_THE PROBLEM_
Return the records exactly, from the first line through the "cloned | 0 | 0 |" line.

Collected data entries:
•••••

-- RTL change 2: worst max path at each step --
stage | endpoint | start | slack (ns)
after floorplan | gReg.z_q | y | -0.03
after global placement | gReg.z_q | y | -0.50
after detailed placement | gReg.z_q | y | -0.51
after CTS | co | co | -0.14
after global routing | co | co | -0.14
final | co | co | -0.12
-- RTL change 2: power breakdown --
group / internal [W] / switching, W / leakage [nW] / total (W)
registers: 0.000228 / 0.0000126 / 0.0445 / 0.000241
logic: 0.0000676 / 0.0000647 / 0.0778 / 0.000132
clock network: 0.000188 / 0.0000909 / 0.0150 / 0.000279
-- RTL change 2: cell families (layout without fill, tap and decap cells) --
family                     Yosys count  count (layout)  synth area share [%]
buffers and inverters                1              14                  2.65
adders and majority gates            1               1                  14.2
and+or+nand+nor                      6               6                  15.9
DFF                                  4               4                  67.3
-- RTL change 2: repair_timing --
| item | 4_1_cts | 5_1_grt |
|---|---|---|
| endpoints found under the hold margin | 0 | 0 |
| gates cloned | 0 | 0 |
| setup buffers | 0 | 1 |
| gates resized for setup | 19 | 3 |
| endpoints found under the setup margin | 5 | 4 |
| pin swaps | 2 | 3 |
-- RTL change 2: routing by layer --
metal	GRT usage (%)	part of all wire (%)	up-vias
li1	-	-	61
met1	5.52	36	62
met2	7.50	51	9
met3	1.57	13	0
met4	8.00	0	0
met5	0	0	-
## src/rtl/sdr_host_pkg.sv

```systemverilog
// sdr_host_pkg: shared types and constants for the SDRAM host command front end.
package sdr_host_pkg;

  typedef enum logic [2:0] {
    IDLE,
    CALC,
    WR_REQ,
    WR_DATA,
    WR_WAIT,
    RD_REQ,
    RD_WAIT,
    FIN
  } state_t;

  // Word address layout seen by the controller
  localparam int BANK_MSB  = 24;
  localparam int BANK_LSB  = 23;
  localparam int ROW_MSB   = 22;
  localparam int ROW_LSB   = 10;
  localparam int COL_MSB   = 9;
  localparam int COL_LSB   = 0;
  localparam int ROW_WORDS = 1024;

endpackage

```

## src/rtl/sdr_host_if_if.sv

```systemverilog
// sdr_host_if_if: host command/data port and SDRAM controller request port of the front end.
// The front end uses the slave view; the host plus controller environment uses the master view.
interface sdr_host_if_if #(parameter int LEN_W = 12);
  logic             host_cmd_vld;
  logic             host_cmd_rdy;
  logic             host_cmd_wr;
  logic [31:0]      host_cmd_addr;
  logic [LEN_W-1:0] host_cmd_len;
  logic [15:0]      host_wdata;
  logic             host_wvld;
  logic             host_wrdy;
  logic [15:0]      host_rdata;
  logic             host_rvld;
  logic             host_done;

  logic             sdr_wr_req;
  logic [31:0]      sdr_waddr;
  logic [11:0]      sdr_wr_byte_cnt;
  logic [15:0]      sdr_wdata_in;
  logic             sdr_wdata_wr;
  logic             sdr_wr_ready;
  logic             sdr_wr_done;
  logic             sdr_rd_req;
  logic [31:0]      sdr_raddr;
  logic [11:0]      sdr_rd_word_cnt;
  logic [15:0]      sdr_rdata_out;
  logic             sdr_rd_vld;
  logic             sdr_rd_done;

  modport master (
    output host_cmd_vld, host_cmd_wr, host_cmd_addr, host_cmd_len, host_wdata, host_wvld,
    output sdr_wr_ready, sdr_wr_done, sdr_rdata_out, sdr_rd_vld, sdr_rd_done,
    input  host_cmd_rdy, host_wrdy, host_rdata, host_rvld, host_done,
    input  sdr_wr_req, sdr_waddr, sdr_wr_byte_cnt, sdr_wdata_in, sdr_wdata_wr,
    input  sdr_rd_req, sdr_raddr, sdr_rd_word_cnt
  );

  modport slave (
    input  host_cmd_vld, host_cmd_wr, host_cmd_addr, host_cmd_len, host_wdata, host_wvld,
    input  sdr_wr_ready, sdr_wr_done, sdr_rdata_out, sdr_rd_vld, sdr_rd_done,
    output host_cmd_rdy, host_wrdy, host_rdata, host_rvld, host_done,
    output sdr_wr_req, sdr_waddr, sdr_wr_byte_cnt, sdr_wdata_in, sdr_wdata_wr,
    output sdr_rd_req, sdr_raddr, sdr_rd_word_cnt
  );
endinterface

```

## src/rtl/sdr_chunk_calc.sv

```systemverilog
// sdr_chunk_calc: combinational chunk length, min(remaining, CHUNK_MAX, words left in row).
// The row term is active only when SDR_HOST_ROWSPLIT_EN is defined.
module sdr_chunk_calc
  import sdr_host_pkg::*;
#(
  parameter int CHUNK_MAX = 256,
  parameter int LEN_W     = 12
) (
  input  logic [LEN_W-1:0] remaining,
  input  logic [9:0]       col,
  output logic [11:0]      chunk
);

`ifdef SDR_HOST_ROWSPLIT_EN
  localparam bit ROW_LIMIT = 1'b1;
`else
  localparam bit ROW_LIMIT = 1'b0;
`endif

  logic [10:0] row_left;

  always_comb begin
    row_left = 11'(ROW_WORDS) - {1'b0, col};
    chunk    = 12'(CHUNK_MAX);
    if (32'(remaining) < 32'(CHUNK_MAX))
      chunk = 12'(remaining);
    if (ROW_LIMIT && ({1'b0, row_left} < chunk))
      chunk = {1'b0, row_left};
  end

endmodule

```

## src/rtl/sdr_host_if.sv

```systemverilog
// sdr_host_if: splits host read/write commands into controller-sized chunks, streams
// write data into the controller FIFO and forwards read beats back to the host.
module sdr_host_if
  import sdr_host_pkg::*;
#(
  parameter int CHUNK_MAX = 256,
  parameter int LEN_W     = 12
) (
  input logic          clk,
  input logic          rst_n,
  sdr_host_if_if.slave bus
);

  state_t           state, state_nxt;
  logic             out_en;
  logic [31:0]      addr_q;
  logic [LEN_W-1:0] remaining;
  logic             is_wr;
  logic [11:0]      beats_left;
  logic [11:0]      chunk;
  logic [31:0]      waddr_q, raddr_q;
  logic [11:0]      wcnt_q, rcnt_q;
  logic [15:0]      rdata_q;
  logic             rvld_q;
  logic             wrdy;
  logic             push;
  logic             accept;

  sdr_chunk_calc #(.CHUNK_MAX(CHUNK_MAX), .LEN_W(LEN_W)) u_chunk (
    .remaining(remaining),
    .col      (addr_q[COL_MSB:COL_LSB]),
    .chunk    (chunk)
  );

  // out_en keeps host_cmd_rdy low while reset is held, rising on the first clock after release
  assign accept = bus.host_cmd_vld & out_en & (state == IDLE);
  assign wrdy   = (state == WR_DATA) & bus.sdr_wr_ready & (beats_left != 12'd0);
  assign push   = bus.host_wvld & wrdy;

  assign bus.host_cmd_rdy    = out_en & (state == IDLE);
  assign bus.host_wrdy       = wrdy;
  assign bus.host_rdata      = rdata_q;
  assign bus.host_rvld       = rvld_q;
  assign bus.host_done       = (state == FIN);
  assign bus.sdr_wr_req      = (state == WR_REQ);
  assign bus.sdr_waddr       = waddr_q;
  assign bus.sdr_wr_byte_cnt = wcnt_q;
  assign bus.sdr_wdata_in    = (state == WR_DATA) ? bus.host_wdata : 16'd0;
  assign bus.sdr_wdata_wr    = push;
  assign bus.sdr_rd_req      = (state == RD_REQ);
  assign bus.sdr_raddr       = raddr_q;
  assign bus.sdr_rd_word_cnt = rcnt_q;

  // Chunk bookkeeping advances in CALC, so the chunk registers still hold the old address
  always_ff @(posedge clk or negedge rst_n) begin
    if (!rst_n) begin
      state      <= IDLE;
      out_en     <= 1'b0;
      addr_q     <= '0;
      remaining  <= '0;
      is_wr      <= 1'b0;
      beats_left <= '0;
      waddr_q    <= '0;
      raddr_q    <= '0;
      wcnt_q     <= '0;
      rcnt_q     <= '0;
      rdata_q    <= '0;
      rvld_q     <= 1'b0;
    end else begin
      state  <= state_nxt;
      out_en <= 1'b1;
      rvld_q <= (state == RD_WAIT) & bus.sdr_rd_vld;
      if ((state == RD_WAIT) && bus.sdr_rd_vld)
        rdata_q <= bus.sdr_rdata_out;
      case (state)
        IDLE: begin
          if (accept) begin
            addr_q    <= bus.host_cmd_addr;
            remaining <= bus.host_cmd_len;
            is_wr     <= bus.host_cmd_wr;
          end
        end
        CALC: begin
          addr_q     <= addr_q + 32'(chunk);
          remaining  <= remaining - LEN_W'(chunk);
          beats_left <= chunk;
          if (is_wr) begin
            waddr_q <= addr_q;
            wcnt_q  <= {chunk[10:0], 1'b0};
          end else begin
            raddr_q <= addr_q;
            rcnt_q  <= chunk;
          end
        end
        WR_DATA: begin
          if (push)
            beats_left <= beats_left - 12'd1;
        end
        default: ;
      endcase
    end
  end

  always_comb begin
    state_nxt = state;
    case (state)
      IDLE: begin
        if (accept)
          state_nxt = (bus.host_cmd_len == '0) ? FIN : CALC;
      end
      CALC:    state_nxt = is_wr ? WR_REQ : RD_REQ;
      WR_REQ:  state_nxt = WR_DATA;
      WR_DATA: begin
        if (push && (beats_left == 12'd1))
          state_nxt = WR_WAIT;
      end
      WR_WAIT: begin
        if (bus.sdr_wr_done)
          state_nxt = (remaining == '0) ? FIN : CALC;
      end
      RD_REQ:  state_nxt = RD_WAIT;
      RD_WAIT: begin
        if (bus.sdr_rd_done)
          state_nxt = (remaining == '0) ? FIN : CALC;
      end
      FIN:     state_nxt = IDLE;
      default: state_nxt = IDLE;
    endcase
  end

endmodule
```

## src/flat_wrapper.sv

```systemverilog
// flat-port wrapper written by rule: the top's interface ports become plain ports
module sdr_host_if_flat import sdr_host_pkg::*;
#(
  parameter int CHUNK_MAX = 256,
  parameter int LEN_W     = 12
)
  (clk, rst_n, bus_host_cmd_vld, bus_host_cmd_wr, bus_host_cmd_addr, bus_host_cmd_len, bus_host_wdata, bus_host_wvld, bus_sdr_wr_ready, bus_sdr_wr_done, bus_sdr_rdata_out, bus_sdr_rd_vld, bus_sdr_rd_done, bus_host_cmd_rdy, bus_host_wrdy, bus_host_rdata, bus_host_rvld, bus_host_done, bus_sdr_wr_req, bus_sdr_waddr, bus_sdr_wr_byte_cnt, bus_sdr_wdata_in, bus_sdr_wdata_wr, bus_sdr_rd_req, bus_sdr_raddr, bus_sdr_rd_word_cnt);
  sdr_host_if_if #(.LEN_W(LEN_W)) bus_i ();
  input logic clk;
  input logic rst_n;
  input wire logic [$bits(bus_i.host_cmd_vld)-1:0] bus_host_cmd_vld;
  input wire logic [$bits(bus_i.host_cmd_wr)-1:0] bus_host_cmd_wr;
  input wire logic [$bits(bus_i.host_cmd_addr)-1:0] bus_host_cmd_addr;
  input wire logic [$bits(bus_i.host_cmd_len)-1:0] bus_host_cmd_len;
  input wire logic [$bits(bus_i.host_wdata)-1:0] bus_host_wdata;
  input wire logic [$bits(bus_i.host_wvld)-1:0] bus_host_wvld;
  input wire logic [$bits(bus_i.sdr_wr_ready)-1:0] bus_sdr_wr_ready;
  input wire logic [$bits(bus_i.sdr_wr_done)-1:0] bus_sdr_wr_done;
  input wire logic [$bits(bus_i.sdr_rdata_out)-1:0] bus_sdr_rdata_out;
  input wire logic [$bits(bus_i.sdr_rd_vld)-1:0] bus_sdr_rd_vld;
  input wire logic [$bits(bus_i.sdr_rd_done)-1:0] bus_sdr_rd_done;
  output wire logic [$bits(bus_i.host_cmd_rdy)-1:0] bus_host_cmd_rdy;
  output wire logic [$bits(bus_i.host_wrdy)-1:0] bus_host_wrdy;
  output wire logic [$bits(bus_i.host_rdata)-1:0] bus_host_rdata;
  output wire logic [$bits(bus_i.host_rvld)-1:0] bus_host_rvld;
  output wire logic [$bits(bus_i.host_done)-1:0] bus_host_done;
  output wire logic [$bits(bus_i.sdr_wr_req)-1:0] bus_sdr_wr_req;
  output wire logic [$bits(bus_i.sdr_waddr)-1:0] bus_sdr_waddr;
  output wire logic [$bits(bus_i.sdr_wr_byte_cnt)-1:0] bus_sdr_wr_byte_cnt;
  output wire logic [$bits(bus_i.sdr_wdata_in)-1:0] bus_sdr_wdata_in;
  output wire logic [$bits(bus_i.sdr_wdata_wr)-1:0] bus_sdr_wdata_wr;
  output wire logic [$bits(bus_i.sdr_rd_req)-1:0] bus_sdr_rd_req;
  output wire logic [$bits(bus_i.sdr_raddr)-1:0] bus_sdr_raddr;
  output wire logic [$bits(bus_i.sdr_rd_word_cnt)-1:0] bus_sdr_rd_word_cnt;
  assign bus_i.host_cmd_vld = bus_host_cmd_vld;
  assign bus_i.host_cmd_wr = bus_host_cmd_wr;
  assign bus_i.host_cmd_addr = bus_host_cmd_addr;
  assign bus_i.host_cmd_len = bus_host_cmd_len;
  assign bus_i.host_wdata = bus_host_wdata;
  assign bus_i.host_wvld = bus_host_wvld;
  assign bus_i.sdr_wr_ready = bus_sdr_wr_ready;
  assign bus_i.sdr_wr_done = bus_sdr_wr_done;
  assign bus_i.sdr_rdata_out = bus_sdr_rdata_out;
  assign bus_i.sdr_rd_vld = bus_sdr_rd_vld;
  assign bus_i.sdr_rd_done = bus_sdr_rd_done;
  assign bus_host_cmd_rdy = bus_i.host_cmd_rdy;
  assign bus_host_wrdy = bus_i.host_wrdy;
  assign bus_host_rdata = bus_i.host_rdata;
  assign bus_host_rvld = bus_i.host_rvld;
  assign bus_host_done = bus_i.host_done;
  assign bus_sdr_wr_req = bus_i.sdr_wr_req;
  assign bus_sdr_waddr = bus_i.sdr_waddr;
  assign bus_sdr_wr_byte_cnt = bus_i.sdr_wr_byte_cnt;
  assign bus_sdr_wdata_in = bus_i.sdr_wdata_in;
  assign bus_sdr_wdata_wr = bus_i.sdr_wdata_wr;
  assign bus_sdr_rd_req = bus_i.sdr_rd_req;
  assign bus_sdr_raddr = bus_i.sdr_raddr;
  assign bus_sdr_rd_word_cnt = bus_i.sdr_rd_word_cnt;
  sdr_host_if #(.CHUNK_MAX(CHUNK_MAX), .LEN_W(LEN_W)) u_core (.clk(clk), .rst_n(rst_n), .bus(bus_i));
endmodule
```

•••••

_YOUR SOLUTION_
-- RTL change 2: worst max path at each step --
stage | endpoint | start | slack (ns)
after floorplan | gReg.z_q | y | -0.03
after global placement | gReg.z_q | y | -0.50
after detailed placement | gReg.z_q | y | -0.51
after CTS | co | co | -0.14
after global routing | co | co | -0.14
final | co | co | -0.12
-- RTL change 2: power breakdown --
group / internal [W] / switching, W / leakage [nW] / total (W)
registers: 0.000228 / 0.0000126 / 0.0445 / 0.000241
logic: 0.0000676 / 0.0000647 / 0.0778 / 0.000132
clock network: 0.000188 / 0.0000909 / 0.0150 / 0.000279
-- RTL change 2: cell families (layout without fill, tap and decap cells) --
family                     Yosys count  count (layout)  synth area share [%]
buffers and inverters                1              14                  2.65
adders and majority gates            1               1                  14.2
and+or+nand+nor                      6               6                  15.9
DFF                                  4               4                  67.3
-- RTL change 2: repair_timing --
| item | 4_1_cts | 5_1_grt |
|---|---|---|
| endpoints found under the hold margin | 0 | 0 |
| gates cloned | 0 | 0 |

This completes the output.